Though nitrogen is an important component in biological processes and a plant fertilizer, too much of it is toxic to plants and threatens their diversity across the United States, says a new study from the University of Colorado in Boulder.
Plants absorb nitrogen through the soil or air. In limited amounts, it is a nutrient, but if there is too much to absorb, the nitrogen becomes a pollutant and could kill whole ecosystems. As global emissions of nitrogen into the atmosphere by agriculture and other industries have tripled in the last century, say researchers in a paper published today in the journal Proceedings of the National Academy of Sciences, they worry about the environmental damage this could cause.
"The numerous plant species that live in an ecosystem are a bit like rivets on an airplane," Samuel Simkin, a postdoctoral research associate at the University of Colorado and lead author of the new study, said in an announcement.

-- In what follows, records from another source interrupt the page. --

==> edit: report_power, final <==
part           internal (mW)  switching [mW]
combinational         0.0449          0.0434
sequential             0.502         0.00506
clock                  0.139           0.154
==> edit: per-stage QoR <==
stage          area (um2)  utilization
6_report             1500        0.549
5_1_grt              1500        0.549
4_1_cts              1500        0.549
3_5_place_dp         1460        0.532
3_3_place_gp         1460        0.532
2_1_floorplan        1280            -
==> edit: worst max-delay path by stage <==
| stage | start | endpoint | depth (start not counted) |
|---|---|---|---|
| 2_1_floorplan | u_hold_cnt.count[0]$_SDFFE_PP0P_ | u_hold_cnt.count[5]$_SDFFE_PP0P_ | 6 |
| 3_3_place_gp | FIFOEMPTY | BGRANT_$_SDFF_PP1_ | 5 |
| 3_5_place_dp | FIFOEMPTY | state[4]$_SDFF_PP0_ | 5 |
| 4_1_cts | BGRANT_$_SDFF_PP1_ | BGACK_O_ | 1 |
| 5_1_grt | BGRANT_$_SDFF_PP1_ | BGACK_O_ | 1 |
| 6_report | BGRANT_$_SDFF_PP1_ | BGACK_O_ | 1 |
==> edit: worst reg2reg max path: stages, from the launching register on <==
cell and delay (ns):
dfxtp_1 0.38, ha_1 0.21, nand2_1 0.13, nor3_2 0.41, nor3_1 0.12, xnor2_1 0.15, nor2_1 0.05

"You might be able to lose a few without issue, but losing too many can be disastrous. It's hard to determine where that tipping point is," Dr. Simkin said.

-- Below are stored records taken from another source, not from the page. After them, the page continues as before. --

--- src/rtl/id_hazard_if.sv ---
// Signal bundle between the decode stage datapath and its hazard controller.
interface id_hazard_if #(
    parameter int CNT_W = 16
);
    logic [31:0]      IF_ID_instr;
    logic             id_ex_memread;
    logic [4:0]       id_ex_rt;
    logic             branch_taken;
    logic             pc_write;
    logic             if_id_write;
    logic             if_id_flush;
    logic             id_ex_bubble;
    logic             ext_zero;
    logic [CNT_W-1:0] stall_count;

    modport master (
        output IF_ID_instr, id_ex_memread, id_ex_rt, branch_taken,
        input  pc_write, if_id_write, if_id_flush, id_ex_bubble, ext_zero, stall_count
    );

    modport slave (
        input  IF_ID_instr, id_ex_memread, id_ex_rt, branch_taken,
        output pc_write, if_id_write, if_id_flush, id_ex_bubble, ext_zero, stall_count
    );
endinterface

--- src/rtl/id_hazard_ctrl.sv ---
// Decode-stage pipeline controller: load-use stalls, taken-branch flushes,
// post-reset flush hold, immediate extender select and a load-use stall counter.
module id_hazard_ctrl #(
    parameter int INIT_CYCLES    = 4,
    parameter int LOAD_STALL     = 1,
    parameter int BRANCH_PENALTY = 2,
    parameter int CNT_W          = 16
) (
    input  logic       clk,
    input  logic       rst_n,
    id_hazard_if.slave bus
);
    localparam int MAX_CNT = (INIT_CYCLES > LOAD_STALL) ?
        ((INIT_CYCLES > BRANCH_PENALTY) ? INIT_CYCLES : BRANCH_PENALTY) :
        ((LOAD_STALL  > BRANCH_PENALTY) ? LOAD_STALL  : BRANCH_PENALTY);
    localparam int CW = $clog2(MAX_CNT) + 1;

    typedef enum logic [1:0] {S_INIT, S_RUN, S_STALL, S_FLUSH} state_t;

    state_t           r_state, w_state_nxt;
    logic [CW-1:0]    r_cnt, w_cnt_nxt;
    logic [CNT_W-1:0] r_stall_count;
    logic             w_stall_inc;
    logic             w_pc_write, w_if_id_write, w_if_id_flush, w_id_ex_bubble;

    logic [5:0] w_op;
    logic [4:0] w_rs, w_rt;
    logic       w_uses_rt, w_hazard, w_unused;

    assign w_op     = bus.IF_ID_instr[31:26];
    assign w_rs     = bus.IF_ID_instr[25:21];
    assign w_rt     = bus.IF_ID_instr[20:16];
    assign w_unused = ^bus.IF_ID_instr[15:0];

    // R-type, beq, bne and sw read rt as a source; everything else only reads rs.
    assign w_uses_rt = (w_op == 6'h00) || (w_op == 6'h04) || (w_op == 6'h05) || (w_op == 6'h2B);
    assign w_hazard  = bus.id_ex_memread && (bus.id_ex_rt != 5'd0) &&
                       ((bus.id_ex_rt == w_rs) || (w_uses_rt && (bus.id_ex_rt == w_rt)));

    assign bus.ext_zero = (w_op == 6'h0C) || (w_op == 6'h0D) || (w_op == 6'h0E);

    always_comb begin
        // NOTE: every signal gets a default first so no path through the case infers a latch.
        w_state_nxt    = r_state;
        w_cnt_nxt      = r_cnt;
        w_stall_inc    = 1'b0;
        w_pc_write     = 1'b1;
        w_if_id_write  = 1'b1;
        w_if_id_flush  = 1'b0;
        w_id_ex_bubble = 1'b0;
        case (r_state)
            S_INIT: begin
                w_pc_write     = 1'b0;
                w_if_id_write  = 1'b0;
                w_if_id_flush  = 1'b1;
                w_id_ex_bubble = 1'b1;
                if (r_cnt == '0) w_state_nxt = S_RUN;
                else             w_cnt_nxt   = r_cnt - CW'(1);
            end
            S_RUN, S_STALL: begin
                // A taken branch squashes the stalled instruction, so it wins over a stall.
                if (bus.branch_taken) begin
                    w_if_id_flush  = 1'b1;
                    w_id_ex_bubble = 1'b1;
                    if (BRANCH_PENALTY == 1) begin
                        w_state_nxt = S_RUN;
                    end else begin
                        w_state_nxt = S_FLUSH;
                        w_cnt_nxt   = CW'(BRANCH_PENALTY - 2);
                    end
                end else if ((r_state == S_STALL) || w_hazard) begin
                    w_pc_write     = 1'b0;
                    w_if_id_write  = 1'b0;
                    w_id_ex_bubble = 1'b1;
                    w_stall_inc    = 1'b1;
                    if (r_state == S_RUN) begin
                        if (LOAD_STALL == 1) begin
                            w_state_nxt = S_RUN;
                        end else begin
                            w_state_nxt = S_STALL;
                            w_cnt_nxt   = CW'(LOAD_STALL - 2);
                        end
                    end else if (r_cnt == '0) begin
                        w_state_nxt = S_RUN;
                    end else begin
                        w_cnt_nxt = r_cnt - CW'(1);
                    end
                end
            end
            S_FLUSH: begin
                w_if_id_flush  = 1'b1;
                w_id_ex_bubble = 1'b1;
                if (r_cnt == '0) w_state_nxt = S_RUN;
                else             w_cnt_nxt   = r_cnt - CW'(1);
            end
            default: w_state_nxt = S_INIT;
        endcase
    end

    // NOTE: non-blocking assignments so every register samples pre-edge values together.
    always_ff @(posedge clk or negedge rst_n) begin
        if (!rst_n) begin
            r_state       <= S_INIT;
            r_cnt         <= CW'(INIT_CYCLES - 1);
            r_stall_count <= '0;
        end else begin
            r_state <= w_state_nxt;
            r_cnt   <= w_cnt_nxt;
            if (w_stall_inc && (r_stall_count != {CNT_W{1'b1}}))
                r_stall_count <= r_stall_count + CNT_W'(1);
        end
    end

    assign bus.pc_write     = w_pc_write;
    assign bus.if_id_write  = w_if_id_write;
    assign bus.if_id_flush  = w_if_id_flush;
    assign bus.id_ex_bubble = w_id_ex_bubble;
    assign bus.stall_count  = r_stall_count;
endmodule

--- src/flat_wrapper.sv ---
// flat-port wrapper written by rule: the top's interface ports become plain ports
module id_hazard_ctrl_flat 
#(
    parameter int INIT_CYCLES    = 4,
    parameter int LOAD_STALL     = 1,
    parameter int BRANCH_PENALTY = 2,
    parameter int CNT_W          = 16
)
  (clk, rst_n, bus_IF_ID_instr, bus_id_ex_memread, bus_id_ex_rt, bus_branch_taken, bus_pc_write, bus_if_id_write, bus_if_id_flush, bus_id_ex_bubble, bus_ext_zero, bus_stall_count);
  id_hazard_if #(.CNT_W(CNT_W)) bus_i ();
  input  logic clk;
  input  logic rst_n;
  input wire logic [$bits(bus_i.IF_ID_instr)-1:0] bus_IF_ID_instr;
  input wire logic [$bits(bus_i.id_ex_memread)-1:0] bus_id_ex_memread;
  input wire logic [$bits(bus_i.id_ex_rt)-1:0] bus_id_ex_rt;
  input wire logic [$bits(bus_i.branch_taken)-1:0] bus_branch_taken;
  output wire logic [$bits(bus_i.pc_write)-1:0] bus_pc_write;
  output wire logic [$bits(bus_i.if_id_write)-1:0] bus_if_id_write;
  output wire logic [$bits(bus_i.if_id_flush)-1:0] bus_if_id_flush;
  output wire logic [$bits(bus_i.id_ex_bubble)-1:0] bus_id_ex_bubble;
  output wire logic [$bits(bus_i.ext_zero)-1:0] bus_ext_zero;
  output wire logic [$bits(bus_i.stall_count)-1:0] bus_stall_count;
  assign bus_i.IF_ID_instr = bus_IF_ID_instr;
  assign bus_i.id_ex_memread = bus_id_ex_memread;
  assign bus_i.id_ex_rt = bus_id_ex_rt;
  assign bus_i.branch_taken = bus_branch_taken;
  assign bus_pc_write = bus_i.pc_write;
  assign bus_if_id_write = bus_i.if_id_write;
  assign bus_if_id_flush = bus_i.if_id_flush;
  assign bus_id_ex_bubble = bus_i.id_ex_bubble;
  assign bus_ext_zero = bus_i.ext_zero;
  assign bus_stall_count = bus_i.stall_count;
  id_hazard_ctrl #(.INIT_CYCLES(INIT_CYCLES), .LOAD_STALL(LOAD_STALL), .BRANCH_PENALTY(BRANCH_PENALTY), .CNT_W(CNT_W)) u_core (.clk(clk), .rst_n(rst_n), .bus(bus_i));
endmodule
--- config.mk ---
export PLATFORM = sky130hd
export DESIGN_NAME = id_hazard_ctrl_flat
export DESIGN_NICKNAME = d
export VERILOG_FILES = /design/src/rtl/id_hazard_if.sv /design/src/rtl/id_hazard_ctrl.sv /design/src/flat_wrapper.sv
export SDC_FILE = /design/constraint.sdc
export NUM_CORES = 1
export LEC_CHECK = 0
export CAP_MARGIN = 20
export CORE_MARGIN = 10
export CORE_UTILIZATION = 44
export DETAILED_ROUTE_END_ITERATION = 7
export PLACE_DENSITY = 0.85
export SETUP_SLACK_MARGIN = 0.2
export SKIP_CTS_REPAIR_TIMING = 1
export SYNTH_ARGS = -nofsm -noshare
export SYNTH_HDL_FRONTEND = slang
export SYNTH_SLANG_ARGS = --single-unit
--- constraint.sdc ---
create_clock -name clk -period 4.4 [get_ports clk]
set_clock_uncertainty 0.1 [all_clocks]
set_input_delay 0.88 -clock clk [delete_from_list [all_inputs] [get_ports clk]]
set_output_delay 0.88 -clock clk [all_outputs]
set_load 0.01 [all_outputs]
==> results of run 1 <==
[layout by cell type, fill, tap and decap left out, types with 5 or more instances in the layout]
master,n
nor3_1,5
ha_1,6
dfrtp_1,19
nand4_1,8
inv_1,7
nand2_1,11
xnor2_1,6
clkdlybuf4s50_1,43
nor2_1,10
xor2_1,17
[critical path: stages]
cell             delay [ns]
clkdlybuf4s50_1        0.43
or4_1                  0.53
a2111o_1               0.46
a21oi_2                0.15
or3_1                  0.14
clkdlybuf4s50_1        0.54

Simkin and his team studied about 15,000 forest, woodland, shrubland, and grassland locations across the country to determine how much nitrogen it would take for it to become harmful to plants there. The team took factors such as climate and soil conditions into account.
The researchers found that a quarter of the sites they studied were at or above nitrogen levels that could kill off plant species. Grassland regions, especially those with acidic soil, are the most vulnerable, while groundcover plant species in forested regions with non-acidic soil are least vulnerable.
"Plant species diversity acts as an ecological buffer against events such as drought," William Bowman, an ecology professor at the university and a co-author of the study, said in a research announcement.
"If we see a reduction in plant species in some ecosystems as a result of atmospheric nitrogen, that might lead to unintended consequences and affect communities adversely," he said.
Their findings, say the authors, could impact future air quality standards that limit polluting emissions, and on biodiversity conservation efforts.